WORK INSTRUCTIONS> If a line of the data below holds the string "flat", copy it.

--

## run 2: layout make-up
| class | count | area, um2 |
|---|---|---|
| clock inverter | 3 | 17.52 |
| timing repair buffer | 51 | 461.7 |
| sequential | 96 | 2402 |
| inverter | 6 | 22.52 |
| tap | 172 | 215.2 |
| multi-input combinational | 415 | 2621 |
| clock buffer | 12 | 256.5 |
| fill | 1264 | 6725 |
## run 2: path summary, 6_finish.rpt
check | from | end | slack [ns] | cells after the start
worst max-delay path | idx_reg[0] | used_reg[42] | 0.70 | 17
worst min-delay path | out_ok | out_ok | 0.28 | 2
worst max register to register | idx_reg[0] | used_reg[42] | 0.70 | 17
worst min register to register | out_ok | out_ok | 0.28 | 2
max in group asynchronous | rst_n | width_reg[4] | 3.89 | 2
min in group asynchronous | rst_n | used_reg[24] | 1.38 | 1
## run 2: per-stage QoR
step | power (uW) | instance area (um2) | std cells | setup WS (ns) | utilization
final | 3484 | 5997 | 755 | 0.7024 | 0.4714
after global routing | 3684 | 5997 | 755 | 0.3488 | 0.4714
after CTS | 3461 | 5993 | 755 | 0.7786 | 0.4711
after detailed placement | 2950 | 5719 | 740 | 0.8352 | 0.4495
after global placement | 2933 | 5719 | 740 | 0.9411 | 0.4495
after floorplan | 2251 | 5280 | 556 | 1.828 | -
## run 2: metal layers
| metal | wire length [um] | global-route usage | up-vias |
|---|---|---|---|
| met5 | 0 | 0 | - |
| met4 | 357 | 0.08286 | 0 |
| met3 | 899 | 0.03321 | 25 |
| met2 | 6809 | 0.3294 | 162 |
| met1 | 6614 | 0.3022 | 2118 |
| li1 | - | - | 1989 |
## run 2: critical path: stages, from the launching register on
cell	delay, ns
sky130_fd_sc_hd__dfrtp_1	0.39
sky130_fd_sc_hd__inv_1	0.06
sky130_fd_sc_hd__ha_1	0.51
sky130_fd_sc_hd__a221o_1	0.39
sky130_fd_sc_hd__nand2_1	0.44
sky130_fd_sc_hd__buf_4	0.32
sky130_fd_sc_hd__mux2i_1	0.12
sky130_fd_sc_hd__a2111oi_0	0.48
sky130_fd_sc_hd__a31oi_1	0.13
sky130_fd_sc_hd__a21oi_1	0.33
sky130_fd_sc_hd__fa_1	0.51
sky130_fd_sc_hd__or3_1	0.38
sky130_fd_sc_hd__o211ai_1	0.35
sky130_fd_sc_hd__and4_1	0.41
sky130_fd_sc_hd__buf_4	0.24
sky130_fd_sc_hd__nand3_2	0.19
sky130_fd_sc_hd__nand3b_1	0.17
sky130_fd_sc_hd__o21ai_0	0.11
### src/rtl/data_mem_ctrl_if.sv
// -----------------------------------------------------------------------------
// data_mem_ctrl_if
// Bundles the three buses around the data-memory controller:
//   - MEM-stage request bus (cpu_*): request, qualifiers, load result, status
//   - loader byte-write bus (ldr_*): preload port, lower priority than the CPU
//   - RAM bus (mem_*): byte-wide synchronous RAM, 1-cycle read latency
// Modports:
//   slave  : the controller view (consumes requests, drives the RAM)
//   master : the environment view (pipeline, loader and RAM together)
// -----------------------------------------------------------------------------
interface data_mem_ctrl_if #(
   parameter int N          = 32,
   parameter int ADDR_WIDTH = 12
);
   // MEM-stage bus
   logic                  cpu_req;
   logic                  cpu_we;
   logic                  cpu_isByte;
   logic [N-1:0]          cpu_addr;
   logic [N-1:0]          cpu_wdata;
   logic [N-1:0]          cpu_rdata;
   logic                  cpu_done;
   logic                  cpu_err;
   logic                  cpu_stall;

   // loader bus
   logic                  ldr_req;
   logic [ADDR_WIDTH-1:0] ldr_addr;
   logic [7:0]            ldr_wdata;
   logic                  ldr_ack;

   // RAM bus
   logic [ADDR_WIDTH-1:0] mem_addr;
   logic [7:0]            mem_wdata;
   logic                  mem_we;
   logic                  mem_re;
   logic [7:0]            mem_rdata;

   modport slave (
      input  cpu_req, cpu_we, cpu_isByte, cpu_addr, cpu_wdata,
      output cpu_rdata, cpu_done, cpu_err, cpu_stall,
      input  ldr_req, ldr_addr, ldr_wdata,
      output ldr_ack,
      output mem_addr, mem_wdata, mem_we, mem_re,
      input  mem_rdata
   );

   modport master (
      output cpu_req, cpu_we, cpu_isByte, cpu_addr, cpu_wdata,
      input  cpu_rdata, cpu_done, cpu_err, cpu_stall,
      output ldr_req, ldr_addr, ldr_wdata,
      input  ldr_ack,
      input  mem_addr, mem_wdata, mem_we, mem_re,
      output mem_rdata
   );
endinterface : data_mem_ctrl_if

--

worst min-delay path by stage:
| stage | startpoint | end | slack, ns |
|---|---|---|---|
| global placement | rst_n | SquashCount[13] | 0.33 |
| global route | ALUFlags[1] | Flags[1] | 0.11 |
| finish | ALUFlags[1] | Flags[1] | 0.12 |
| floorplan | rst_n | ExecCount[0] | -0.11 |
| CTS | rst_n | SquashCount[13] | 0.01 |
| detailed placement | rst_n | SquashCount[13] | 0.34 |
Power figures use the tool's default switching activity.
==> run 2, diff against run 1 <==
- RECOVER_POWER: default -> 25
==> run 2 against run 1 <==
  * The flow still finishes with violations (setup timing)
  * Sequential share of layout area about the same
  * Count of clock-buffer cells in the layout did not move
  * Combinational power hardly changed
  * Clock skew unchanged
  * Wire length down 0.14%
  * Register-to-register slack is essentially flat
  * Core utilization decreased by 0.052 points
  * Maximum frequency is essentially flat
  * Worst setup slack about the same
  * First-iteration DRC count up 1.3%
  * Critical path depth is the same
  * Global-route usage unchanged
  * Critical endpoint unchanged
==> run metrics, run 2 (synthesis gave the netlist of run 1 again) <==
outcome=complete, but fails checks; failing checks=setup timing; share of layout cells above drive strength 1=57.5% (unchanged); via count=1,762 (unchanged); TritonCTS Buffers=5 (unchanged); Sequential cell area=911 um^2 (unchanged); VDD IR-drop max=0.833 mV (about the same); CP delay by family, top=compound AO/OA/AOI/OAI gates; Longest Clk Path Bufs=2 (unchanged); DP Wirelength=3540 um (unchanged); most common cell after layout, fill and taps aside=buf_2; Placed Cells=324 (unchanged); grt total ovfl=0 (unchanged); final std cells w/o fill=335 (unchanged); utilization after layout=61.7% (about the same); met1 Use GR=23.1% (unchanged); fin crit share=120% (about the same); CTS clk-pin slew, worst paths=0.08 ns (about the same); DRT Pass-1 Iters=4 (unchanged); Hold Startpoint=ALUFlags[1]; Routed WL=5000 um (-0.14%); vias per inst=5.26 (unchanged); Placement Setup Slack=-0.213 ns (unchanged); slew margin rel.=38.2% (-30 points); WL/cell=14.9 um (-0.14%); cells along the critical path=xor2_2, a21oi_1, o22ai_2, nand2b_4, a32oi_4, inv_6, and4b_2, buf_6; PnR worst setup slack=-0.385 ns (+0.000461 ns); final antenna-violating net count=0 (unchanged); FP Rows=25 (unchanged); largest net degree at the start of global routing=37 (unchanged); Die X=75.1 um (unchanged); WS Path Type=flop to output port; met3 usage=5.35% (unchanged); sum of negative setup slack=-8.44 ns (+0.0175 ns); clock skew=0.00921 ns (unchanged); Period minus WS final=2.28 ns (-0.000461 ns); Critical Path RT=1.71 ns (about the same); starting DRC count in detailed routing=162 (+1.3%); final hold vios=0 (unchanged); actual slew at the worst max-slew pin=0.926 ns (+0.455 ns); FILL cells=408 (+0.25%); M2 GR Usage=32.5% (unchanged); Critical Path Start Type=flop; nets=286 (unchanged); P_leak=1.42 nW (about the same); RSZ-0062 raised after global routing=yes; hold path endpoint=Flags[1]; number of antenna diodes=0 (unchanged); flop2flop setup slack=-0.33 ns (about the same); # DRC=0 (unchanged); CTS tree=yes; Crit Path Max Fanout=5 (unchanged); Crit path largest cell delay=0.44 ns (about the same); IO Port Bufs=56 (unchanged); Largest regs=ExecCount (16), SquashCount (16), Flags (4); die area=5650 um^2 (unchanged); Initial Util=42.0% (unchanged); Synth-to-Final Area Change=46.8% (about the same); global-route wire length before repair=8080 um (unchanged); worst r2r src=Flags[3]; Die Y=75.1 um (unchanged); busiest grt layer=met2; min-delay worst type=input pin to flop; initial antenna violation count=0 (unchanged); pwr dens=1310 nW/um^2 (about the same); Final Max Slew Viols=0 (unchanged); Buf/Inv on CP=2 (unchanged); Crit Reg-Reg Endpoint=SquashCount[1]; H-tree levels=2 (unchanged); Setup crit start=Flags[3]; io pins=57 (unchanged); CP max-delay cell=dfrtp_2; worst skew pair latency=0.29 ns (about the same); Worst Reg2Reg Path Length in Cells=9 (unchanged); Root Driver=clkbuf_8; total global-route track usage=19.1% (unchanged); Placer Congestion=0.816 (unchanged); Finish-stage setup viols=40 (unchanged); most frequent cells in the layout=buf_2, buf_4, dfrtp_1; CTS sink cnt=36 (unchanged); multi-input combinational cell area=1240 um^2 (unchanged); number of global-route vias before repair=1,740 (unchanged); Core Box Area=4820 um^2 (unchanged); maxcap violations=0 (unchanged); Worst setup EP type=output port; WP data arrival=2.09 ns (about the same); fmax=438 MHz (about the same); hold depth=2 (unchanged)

--

RESPONSE TO THIS TASK>
  * Register-to-register slack is essentially flat
  * Maximum frequency is essentially flat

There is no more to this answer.